Gerhard Michael Frey (18 February 1933 – 19 February 2013) was a German publisher, businessman and politician. He was the chairman and main financial backer of the right-wing party Deutsche Volksunion, which he founded in 1971. He resigned as chairman in January 2009.

Biography
Gerhard Frey was born on 18 February 1933 in Cham. He studied law. In 1960 Frey received his PhD (Dr. rer. pol.) from the University of Graz, Austria. His dissertation was a study of the trade pattern between Austria and Germany. He was married to Regine Frey, with whom he had four children. His daughter Michaela (born 1965) is an attorney, his son Gerhard Jr. (born 1969) is a lawyer.
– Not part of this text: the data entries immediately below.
$ cat src/rtl/apb_master_req_if.sv
// Command, APB and response signals of the APB requester, bundled with a
// master view (the requester) and a slave view (the bus/command environment).
interface apb_master_req_if #(
    parameter int DWIDTH = 8,
    parameter int AWIDTH = 8
);
    logic              cmd_valid;
    logic              cmd_ready;
    logic              cmd_write;
    logic [AWIDTH-1:0] cmd_addr;
    logic [DWIDTH-1:0] cmd_wdata;

    logic              PSEL;
    logic              PENABLE;
    logic              PWRITE;
    logic [AWIDTH-1:0] PADDR;
    logic [DWIDTH-1:0] PWDATA;
    logic [DWIDTH-1:0] PRDATA;
    logic              PREADY;
    logic              PSLVERR;

    logic              rsp_valid;
    logic [DWIDTH-1:0] rsp_rdata;
    logic              rsp_err;
    logic              rsp_timeout;

    // Debug view of the requester FSM: 0=IDLE, 1=SETUP, 2=ACCESS.
    logic [1:0]        fsm_state;

    modport master (
        input  cmd_valid, cmd_write, cmd_addr, cmd_wdata,
        input  PRDATA, PREADY, PSLVERR,
        output cmd_ready,
        output PSEL, PENABLE, PWRITE, PADDR, PWDATA,
        output rsp_valid, rsp_rdata, rsp_err, rsp_timeout,
        output fsm_state
    );

    modport slave (
        output cmd_valid, cmd_write, cmd_addr, cmd_wdata,
        output PRDATA, PREADY, PSLVERR,
        input  cmd_ready,
        input  PSEL, PENABLE, PWRITE, PADDR, PWDATA,
        input  rsp_valid, rsp_rdata, rsp_err, rsp_timeout,
        input  fsm_state
    );
endinterface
Frey died on 19 February 2013, the day after his 80th birthday, in Gräfelfing near Munich.

The scholar Cas Mudde described Frey as "One of the most influential people in the German post-war extreme right scene" and a "multi-millionaire media czar who owns and publishes several newspapers".

Frey took control of the far right Deutschen Soldaten-Zeitung in 1959, later renamed National Zeitung, and raised the paper’s circulation from 27,500 in 1958 to 131,000 in 1967. The paper frequently published historical revisionist and anti-Israel articles. In 1967 it used the term desk murderer (Schreibtischtäter) referring to people who support Israel as, in its view, they thereby take the risk to become accomplices in crimes committed there.
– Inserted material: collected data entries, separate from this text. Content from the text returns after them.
<file path="src/rtl/common_pkg.sv">
// -----------------------------------------------------------------------------
// common_pkg
// Shared types and constants for the pipeline hazard logic.
//   control_t       : EX-stage control bundle (destination register, load flag)
//   hazard_state_t  : hazard sequencer states RUN / MEM_WAIT / FLUSH
//   REG_ZERO        : architectural zero register id (never a hazard source)
//   HAZ_*_DEF       : default FLUSH_CYCLES / MEM_TIMEOUT for hazard_unit
//   sat_inc8/sat_dec4 : saturating counter helpers
// -----------------------------------------------------------------------------
package common_pkg;

    localparam logic [4:0] REG_ZERO             = 5'd0;
    localparam int         HAZ_FLUSH_CYCLES_DEF = 2;
    localparam int         HAZ_MEM_TIMEOUT_DEF  = 15;

    typedef struct packed {
        logic [4:0] write_back_id;
        logic       mem_read;
    } control_t;

    typedef enum logic [1:0] {
        RUN      = 2'd0,
        MEM_WAIT = 2'd1,
        FLUSH    = 2'd2
    } hazard_state_t;

    function automatic logic [7:0] sat_inc8(input logic [7:0] v);
        return (v == 8'hFF) ? v : v + 8'd1;
    endfunction

    function automatic logic [3:0] sat_dec4(input logic [3:0] v);
        return (v == 4'd0) ? v : v - 4'd1;
    endfunction

endpackage

</file>
<file path="src/rtl/hazard_unit_load_use_detect.sv">
// -----------------------------------------------------------------------------
// load_use_detect
// Purely combinational load-use comparator: flags when the instruction in EX
// is a load whose destination is read by the instruction in ID.
// Ports:
//   rs_1_id_i, rs_2_id_i     : ID-stage source register ids
//   rs_1_used_i, rs_2_used_i : ID instruction actually reads that operand
//   control_ex_i             : EX-stage control (write_back_id, mem_read)
//   hazard_o                 : load-use hazard present
// -----------------------------------------------------------------------------
module load_use_detect
    import common_pkg::*;
(
    input  logic [4:0] rs_1_id_i,
    input  logic [4:0] rs_2_id_i,
    input  logic       rs_1_used_i,
    input  logic       rs_2_used_i,
    input  control_t   control_ex_i,
    output logic       hazard_o
);

    logic match_1;
    logic match_2;

    assign match_1 = rs_1_used_i && (rs_1_id_i == control_ex_i.write_back_id);
    assign match_2 = rs_2_used_i && (rs_2_id_i == control_ex_i.write_back_id);

    // x0 is hard-wired zero, so a load targeting it never feeds a consumer.
    assign hazard_o = control_ex_i.mem_read
                   && (control_ex_i.write_back_id != REG_ZERO)
                   && (match_1 || match_2);

endmodule

</file>
<file path="src/rtl/hazard_unit.sv">
// -----------------------------------------------------------------------------
// hazard_unit
// Stall/flush generator for the 5-stage pipeline: load-use bubbles, freezes
// while a data-memory load is outstanding, and squashes wrong-path
// instructions after a taken branch/jump resolved in EX.
// Parameters:
//   FLUSH_CYCLES (1..15)  : extra cycles flush_id is held after a redirect
//   MEM_TIMEOUT  (1..255) : max consecutive MEM_WAIT cycles before error
// Ports:
//   clk, rst (async, active-low)
//   rs_1_id, rs_2_id, rs_1_used, rs_2_used : ID-stage operand info
//   control_ex       : EX-stage control (write_back_id, mem_read)
//   branch_taken_ex  : EX resolved a taken branch/jump
//   mem_req, mem_ready : MEM load request / data return
//   stall_pc, stall_if_id, freeze_all : hold controls
//   flush_id, flush_ex : squash controls
//   mem_timeout      : sticky load-timeout error
// Optional (macro HAZARD_PERF_CNT_EN):
//   perf_load_use_cnt, perf_mem_wait_cnt, perf_flush_cnt : saturating
//   32-bit cycle counters of load-use bubbles, frozen cycles, flush_id cycles.
// -----------------------------------------------------------------------------
module hazard_unit
    import common_pkg::*;
#(
    parameter int FLUSH_CYCLES = HAZ_FLUSH_CYCLES_DEF,
    parameter int MEM_TIMEOUT  = HAZ_MEM_TIMEOUT_DEF
) (
    input  logic        clk,
    input  logic        rst,
    input  logic [4:0]  rs_1_id,
    input  logic [4:0]  rs_2_id,
    input  logic        rs_1_used,
    input  logic        rs_2_used,
    input  control_t    control_ex,
    input  logic        branch_taken_ex,
    input  logic        mem_req,
    input  logic        mem_ready,
    output logic        stall_pc,
    output logic        stall_if_id,
    output logic        freeze_all,
    output logic        flush_id,
    output logic        flush_ex,
    output logic        mem_timeout
`ifdef HAZARD_PERF_CNT_EN
    ,
    output logic [31:0] perf_load_use_cnt,
    output logic [31:0] perf_mem_wait_cnt,
    output logic [31:0] perf_flush_cnt
`endif
);

    localparam logic [3:0] FLUSH_INIT  = 4'(FLUSH_CYCLES);
    localparam logic [7:0] TIMEOUT_LIM = 8'(MEM_TIMEOUT);

    hazard_state_t state_q, state_d;
    logic [3:0]    flush_cnt_q, flush_cnt_d;
    logic [7:0]    wait_cnt_q, wait_cnt_d;
    logic          timeout_q, timeout_d;

    logic          lu_hit;
    logic          mem_miss;
    logic [7:0]    wait_inc;
    hazard_state_t resume_state;

    logic          stall_w;
    logic          freeze_w;
    logic          flush_id_w;
    logic          flush_ex_w;
    logic          lu_active_w;

    load_use_detect u_load_use_detect (
        .rs_1_id_i    (rs_1_id),
        .rs_2_id_i    (rs_2_id),
        .rs_1_used_i  (rs_1_used),
        .rs_2_used_i  (rs_2_used),
        .control_ex_i (control_ex),
        .hazard_o     (lu_hit)
    );

    assign mem_miss = mem_req && !mem_ready;
    assign wait_inc = sat_inc8(wait_cnt_q);
    // A flush interrupted by a load wait picks up where it left off.
    assign resume_state = (flush_cnt_q != 4'd0) ? FLUSH : RUN;

    always_comb begin
        state_d     = state_q;
        flush_cnt_d = flush_cnt_q;
        wait_cnt_d  = wait_cnt_q;
        timeout_d   = timeout_q;
        stall_w     = 1'b0;
        freeze_w    = 1'b0;
        flush_id_w  = 1'b0;
        flush_ex_w  = 1'b0;
        lu_active_w = 1'b0;

        unique case (state_q)
            RUN: begin
                if (mem_miss) begin
                    // The load is not back yet: hold the whole pipe now.
                    stall_w    = 1'b1;
                    freeze_w   = 1'b1;
                    wait_cnt_d = 8'd0;
                    state_d    = MEM_WAIT;
                end else if (branch_taken_ex) begin
                    flush_id_w  = 1'b1;
                    flush_ex_w  = 1'b1;
                    flush_cnt_d = FLUSH_INIT;
                    state_d     = FLUSH;
                end else if (lu_hit) begin
                    stall_w     = 1'b1;
                    flush_ex_w  = 1'b1;
                    lu_active_w = 1'b1;
                end
            end

            MEM_WAIT: begin
                // EX is frozen, so a branch seen here is re-presented later.
                stall_w    = 1'b1;
                freeze_w   = 1'b1;
                wait_cnt_d = wait_inc;
                if (mem_ready) begin
                    wait_cnt_d = 8'd0;
                    state_d    = resume_state;
                end else if (wait_inc >= TIMEOUT_LIM) begin
                    timeout_d  = 1'b1;
                    wait_cnt_d = 8'd0;
                    state_d    = resume_state;
                end
            end

            FLUSH: begin
                if (mem_miss) begin
                    stall_w    = 1'b1;
                    freeze_w   = 1'b1;
                    wait_cnt_d = 8'd0;
                    state_d    = MEM_WAIT;
                end else if (branch_taken_ex) begin
                    flush_id_w  = 1'b1;
                    flush_ex_w  = 1'b1;
                    flush_cnt_d = FLUSH_INIT;
                end else begin
                    flush_id_w  = 1'b1;
                    flush_cnt_d = sat_dec4(flush_cnt_q);
                    if (flush_cnt_q <= 4'd1) begin
                        state_d = RUN;
                    end
                end
            end

            default: begin
                state_d = RUN;
            end
        endcase
    end

    always_ff @(posedge clk or negedge rst) begin
        if (!rst) begin
            state_q     <= RUN;
            flush_cnt_q <= 4'd0;
            wait_cnt_q  <= 8'd0;
            timeout_q   <= 1'b0;
        end else begin
            state_q     <= state_d;
            flush_cnt_q <= flush_cnt_d;
            wait_cnt_q  <= wait_cnt_d;
            timeout_q   <= timeout_d;
        end
    end

    // Combinational outputs are forced low while reset is held.
    assign stall_pc    = rst && stall_w;
    assign stall_if_id = rst && stall_w;
    assign freeze_all  = rst && freeze_w;
    assign flush_id    = rst && flush_id_w;
    assign flush_ex    = rst && flush_ex_w;
    assign mem_timeout = timeout_q;

`ifdef HAZARD_PERF_CNT_EN
    logic [31:0] perf_lu_q;
    logic [31:0] perf_mw_q;
    logic [31:0] perf_fl_q;

    always_ff @(posedge clk or negedge rst) begin
        if (!rst) begin
            perf_lu_q <= 32'd0;
            perf_mw_q <= 32'd0;
            perf_fl_q <= 32'd0;
        end else begin
            if (lu_active_w && (perf_lu_q != 32'hFFFF_FFFF)) perf_lu_q <= perf_lu_q + 32'd1;
            if (freeze_w    && (perf_mw_q != 32'hFFFF_FFFF)) perf_mw_q <= perf_mw_q + 32'd1;
            if (flush_id_w  && (perf_fl_q != 32'hFFFF_FFFF)) perf_fl_q <= perf_fl_q + 32'd1;
        end
    end

    assign perf_load_use_cnt = perf_lu_q;
    assign perf_mem_wait_cnt = perf_mw_q;
    assign perf_flush_cnt    = perf_fl_q;
`endif

endmodule

</file>
<file path="config.mk">
export PLATFORM = sky130hd
export DESIGN_NAME = hazard_unit
export DESIGN_NICKNAME = d
export VERILOG_FILES = /design/src/rtl/common_pkg.sv /design/src/rtl/hazard_unit_load_use_detect.sv /design/src/rtl/hazard_unit.sv
export SDC_FILE = /design/constraint.sdc
export NUM_CORES = 1
export LEC_CHECK = 0
export ABC_AREA = 1
export CELL_PAD_IN_SITES_DETAIL_PLACEMENT = 0
export CELL_PAD_IN_SITES_GLOBAL_PLACEMENT = 1
export CORE_MARGIN = 2
export CORE_UTILIZATION = 28
export DETAILED_ROUTE_END_ITERATION = 7
export PLACE_DENSITY_LB_ADDON = 0.1
export SLEW_MARGIN = 15
export SYNTH_ARGS = -nofsm -noshare
export SYNTH_HDL_FRONTEND = slang
export SYNTH_SLANG_ARGS = --single-unit
</file>
<file path="constraint.sdc">
create_clock -name clk -period 3.7 [get_ports clk]
set_input_delay 0.74 -clock clk [delete_from_list [all_inputs] [get_ports clk]]
set_output_delay 0.74 -clock clk [all_outputs]
set_load 0.1 [all_outputs]
</file>
; ---- Word level (Yosys, flattened, before mapping)
; Cells that the tools add are included.
[op_classes]
addsub = 2
order_cmp = 2
n_eq_ne = 14
reduce_logical = 22
muxes = 33
bitwise_logic = 1
[ops]
columns = op, count
row1 = $mux 8, 4
row2 = $mux 4, 5
row3 = $mux 2, 8
row4 = $pmux 8 s2, 1
row5 = $ne 3x3->1 const B, 5
row6 = $eq 5x5->1, 2
row7 = $logic_and 1x1->1, 9
row8 = $mux 1, 9
row9 = $add 8x1->8 const B, 1
row10 = $eq 8x8->1 const B, 1
row11 = $ge 8x4->1 const B, 1
row12 = $pmux 4 s2, 1
row13 = $ne 2x2->1 const B, 3
row14 = $pmux 1 s2, 3
row15 = $pmux 2 s3, 1
row16 = $reduce_and 5->1, 1
row17 = $reduce_bool 5->1, 1
row18 = $le 4x1->1 const B, 1
row19 = $logic_not 4->1, 1
row20 = $reduce_and 4->1, 1
row21 = $reduce_bool 2->1, 2
row22 = $reduce_bool 4->1, 1
row23 = $sub 4x1->4 const B, 1
row24 = $pmux 1 s3, 1
row25 = 10 further kinds, 10
[totals]
input_bits = 23
elab_cells = 78
register_bits = 15
output_inout_bits = 6

; ---- Longest topological paths before layout
[logic_depth]
depth_word = 9
ltp_mapped = 11
depth_no_buf = 11

; ---- Hierarchy
; Synthesis repeated with hierarchy kept, for this count alone.
[unflattened]
cells_unflattened = 191
hier_area_um2 = 1231.2
[by_module_without_submodules]
columns = module, seq_area_each_um2, area_per_inst_um2, cells_each, instances
row1 = hazard_unit, 375.4, 1014.7, 136, 1
row2 = load_use_detect, 0.0, 216.5, 55, 1

; ---- Least setup slack after synthesis
; No wires, ideal clock.
[synth_timing]
path_kind = input to output
startpoint = input control_ex[4] in the netlist's numbering
endpoint = output stall_pc
slack_ns = -0.259
stages = 8
arrival_time_ns = 3.219
n_path_buf = 1
required_ns = 2.960
path_cell_list = inv_1 -> o21ai_0 -> nor2_1 -> nand4_1 -> nand2_1 -> nand3_1 -> a21oi_1 -> buf_4
[synth_via]
elab_chain_cells = 9
elab_cells_between_ends = 13
cone_classes = eq/ne (2) / mux (4) / reduce/logical (7)
[synth_rtl]
columns = item, line
row1 = from (decl), hazard_unit.sv:34  ; input control_t control_ex,
row2 = $eq 5x5->1 (on tied branches), "hazard_unit_load_use_detect.sv:25, hazard_unit_load_use_detect.sv:26"
row3 = $logic_and 1x1->1 (on tied branches), "hazard_unit_load_use_detect.sv:25, hazard_unit_load_use_detect.sv:26"
row4 = $logic_or 1x1->1, hazard_unit_load_use_detect.sv:31  ; && (match_1 || match_2);
row5 = $logic_and 1x1->1 (*), hazard_unit_load_use_detect.sv:31
row6 = $mux 1 (*), hazard_unit.sv:109  ; end else if (lu_hit) begin
row7 = $mux 1 (*), hazard_unit.sv:104  ; end else if (branch_taken_ex) begin
row8 = $mux 1 (*), hazard_unit.sv:98  ; if (mem_miss) begin
row9 = $pmux 1 s3 (*), hazard_unit.sv:96  ; unique case (state_q)
row10 = $logic_and 1x1->1 (*), --
row11 = to (decl), hazard_unit.sv:38  ; output logic stall_pc,
; Mark *: on every way between the ends. The rest lies on a longest branch, timed or not.

; ---- Worst setup path in the final report
[layout_timing]
startpoint = input control_ex[2] in the netlist's numbering
endpoint = output stall_if_id
[layout_via]
elab_chain_cells = 9
elab_cells_between_ends = 13
cone_classes = eq/ne (2) / mux (4) / reduce/logical (7)
[layout_rtl]
columns = item, line
row1 = $eq 5x5->1 (on tied branches), "hazard_unit_load_use_detect.sv:25, hazard_unit_load_use_detect.sv:26"
row2 = $logic_and 1x1->1 (on tied branches), "hazard_unit_load_use_detect.sv:25, hazard_unit_load_use_detect.sv:26"
row3 = $logic_or 1x1->1, hazard_unit_load_use_detect.sv:31
row4 = $logic_and 1x1->1 (*), hazard_unit_load_use_detect.sv:31
row5 = $mux 1 (*), hazard_unit.sv:109
row6 = $mux 1 (*), hazard_unit.sv:104
row7 = $mux 1 (*), hazard_unit.sv:98
row8 = $pmux 1 s3 (*), hazard_unit.sv:96
row9 = $logic_and 1x1->1 (*), hazard_unit.sv:172  ; assign stall_if_id = rst && stall_w;
row10 = to (decl), hazard_unit.sv:39  ; output logic stall_if_id,
; Marked as above.

==> reports/summary.txt <==
CTS root buf = clkbuf_8
TritonCTS clock tree = done
First-pass GRT wire length = 4.93 mm
Outcome = finished, final reports clean
Largest net degree at the start of global routing = 11
Filler Cells Inserted = 414
Drt drc = 0
Crit Path Class = primary input to output port
Clk_lat worst skew = 0.25 ns
Mapped cell area = 1160 um^2
Slew @ Worst Pin = 0.975 ns
CP most frequent cell = nand2_1
Slowest Stage Delay on Critical Path = 0.50 ns
Crit path buf inv count = 3
Hold Violations, Final = 0
Clk buf depth = 2
Grt total ovfl = 0
Worst VDD drop = 275 uV
Avg Inst Size Synth = 6.97 um^2
Hpwl dp = 2.39 mm
ANT cells = 0
Initial Util = 29.1%
DR vias = 1160
Drt first pass iters = 4
Worst R2R Path Depth = 10
Clock transition at path regs = 0.06 ns
Syn_nets = 193
H-tree levels = 1
Num CTS Buffers = 3
Global placer's final weighted congestion = 0.785
Worst setup SP type = primary input
Accumulated negative setup slack = 0 ns
HP Start = mem_timeout
Max-cap viol count = 0
Setup-failing EPs final = 0
Slowest CP cell = clkdlybuf4s50_1
R2r endpoint = state_q[1]
Core box area = 4000 um^2
Worst Hold Class = register to register
IO buf count = 28
Worst hold margin = 0.463 ns
Die area = 4690 um^2
Post-route ant nets = 0
Worst Path Required = 2.96 ns
Crit path max fanout = 3
Ys Warns = 0
Synth cell types = 30
Vias in the first global route = 1138
RSZ-0062 raised after global routing = false
Drt wl/cell = 11.6 um
Max-slew violation count = 0
Biggest area consumer among synthesized cells = dfrtp_1
Io pins = 29
Cts hold-fix bufs = 0
GRT Total Usage = 13.9%
Worst reg2reg setup slack = 2.03 ns
Vias/cell = 4.66
LEAKAGE = 0.755 nW
# rows = 23
CP arrival = 2.28 ns
Skew final = 0.000977 ns
Detailed-route wire length = 2.88 mm
Synth area leaders = dfrtp_1, nand2_1, inv_1
Synthesized flop and latch total = 15
Crit end category = output port
Die W = 68.5 um
Die Ht = 68.5 um
Area grow syn2layout = 38.1%
Rel. slew slack = 34.8%
Initial antenna violation count = 0
Clock sinks = 15
Hold Crit Depth = 1
Synth Instances = 167
Share of cells above drive strength 1 = 12.1%
Synth top area share = 32.3%
Postcts setup bufs = 0
Peak Freq = 331 MHz
Post-cts sizing count = 0
Worst R2R Start = wait_cnt_q[0]
NumNets Final = 226
Sequential element share of the synthesized area = 32.3%
CP top delay family = buffers and inverters
Fin crit share = 81.6%
Power Dens Cells = 437 nW/um^2
Crit-path cells = clkdlybuf4s50_1, inv_1, nand2_1, o21ai_0, nor2_1, nand4_1, nand2_1, nand3_1, a21oi_2, buf_12
Final min period = 3.02 ns
Worst Hold Endpoint = mem_timeout
Initial DRC count = 12
-- power by group --
group	internal [mW]	switching, mW	total (mW)
clock	0.0746	0.0591	0.134
sequential	0.196	0.0291	0.225
combinational	0.130	0.213	0.343
-- synth_stat cells (all sizes together) --
master and n:
nand3b 1, o211ai 1, inv 24, o22ai 2, a21o 1, dfrtp 15
xor2 4, o21ai 18, nor3 1, nor2 20, xnor2 3, nand4 3
a21oi 5, o31ai 1, and2 2, buf 1, o2111ai 1, nand2 48
o211a 1, nand3 12, ha 3
-- how the worst max path moves through the flow --
stage | to | slack (ns) | startpoint | cells past startpoint
3_3_place_gp | stall_pc | 0.68 | control_ex[2] | 10
6_report | stall_if_id | 0.68 | control_ex[2] | 10
2_1_floorplan | flush_ex | 0.32 | control_ex[4] | 7
3_5_place_dp | stall_if_id | 0.65 | control_ex[2] | 10
5_1_grt | stall_if_id | 0.53 | control_ex[1] | 10
4_1_cts | stall_if_id | 0.64 | control_ex[2] | 10
-- cell families (layout without fill, tap and decap cells) --
logic type | Yosys count | after routing | synth area share (%)
adders and majority gates | 3 | 3 | 3.23
AOI/OAI and AO/OA | 30 | 30 | 14.8
and+or+nand+nor | 87 | 87 | 36.0
xor gates and xnor gates | 7 | 7 | 5.27
buffers and inverters | 25 | 57 | 8.39
DFF | 15 | 15 | 32.3
-- per-stage QoR --
step,cell area (um^2),worst slack (ns),instances,power [mW],utilization (%)
after floorplan,1170,0.317,167,0.464,-
after global placement,1560,0.684,245,0.566,39.0
after detailed placement,1560,0.653,245,0.574,39.0
after CTS,1610,0.645,249,0.711,40.2
after global routing,1610,0.534,249,0.763,40.2
final,1610,0.680,249,0.701,40.2
-- cell type report --
class	instances	area, um^2	area share [%]
clock inverter	1	5.00	0.312
clock buffer	3	41.3	2.57
tap	50	62.6	3.89
multi-input combinational	127	694	43.2
sequential	15	375	23.4
timing repair buffer	29	338	21.0
inverter	24	90.1	5.61
-- layer usage --
layer / track usage, % / part of all wire, % / vias to the layer above
met5: 0 / 0 / -
met4: 5.25 / 1.2 / 0
met3: 2.80 / 5.1 / 4
met2: 25.0 / 49 / 26
met1: 16.1 / 44 / 524
li1: - / - / 606
-- worst reg2reg max path, delay by kind of cell, from the launching register on --
kind                     cells  cell delay (ns)
adder cells (fa/ha/maj)      1             0.27
flip-flops                   1             0.43
AND/OR/NAND/NOR              9             0.84
-- flip-flops by register name (all words and copies together), names as in the netlist --
| name | flops |
|---|---|
| wait_cnt_q | 8 |
| flush_cnt_q | 4 |
| state_q | 2 |
| mem_timeout | 1 |
-- cell usage in the layout, fill, tap and decap left out, drive strengths merged --
cell type / instances
nand4: 3
o31ai: 1
clkdlybuf4s50: 23
o22ai: 2
xnor2: 3
nand3: 12
nand2: 48
and2: 2
clkinv: 1
xor2: 4
dfrtp: 15
o211a: 1
nor2: 20
ha: 3
clkbuf: 3
o2111ai: 1
nand3b: 1
buf: 6
a21o: 1
o21ai: 18
inv: 24
o211ai: 1
a21oi: 5
nor3: 1
Note: power is estimated with default switching activity, not from simulation.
Frey has been described as rarely generous, except at his party functions where he hosted David Irving, whom he paid generously and provided a hired luxury car for. A large amount of advertising in National Zeitung were for Frey's other businesses, thus more money than usual went back to Frey. Such businesses included Deutsche Reisen, a travel service, and the Deutsche Buchdienst, selling books, medals and flags. Frey's party, the DVU, was described as the "Frey-Party" because of its financial dependency on him. The Irish Times, after the party's success in the 1998 Saxony-Anhalt state elections, described the DVU as "less a political party than the dangerous plaything of a millionaire", without any real party structure. At the time, Frey's personal fortune was estimated to be in excess of DM 500 million.

Frey enjoyed good relations with some conservative politicians like Alfred Seidl, interior minister of Bavaria 1977-78, with European far-right and right wing leaders like Jean-Marie Le Pen and Vladimir Zhirinovsky but his relationship with other German far-right leaders was less friendly as they feared his financial power could overwhelm them.

References

Bibliography

External links

  Official Site of the National Zeitung

1933 births
2013 deaths
People from Cham, Germany
German People's Union politicians
National Democratic Party of Germany politicians
Leaders of political parties in Germany
German nationalists
20th-century German newspaper publishers (people)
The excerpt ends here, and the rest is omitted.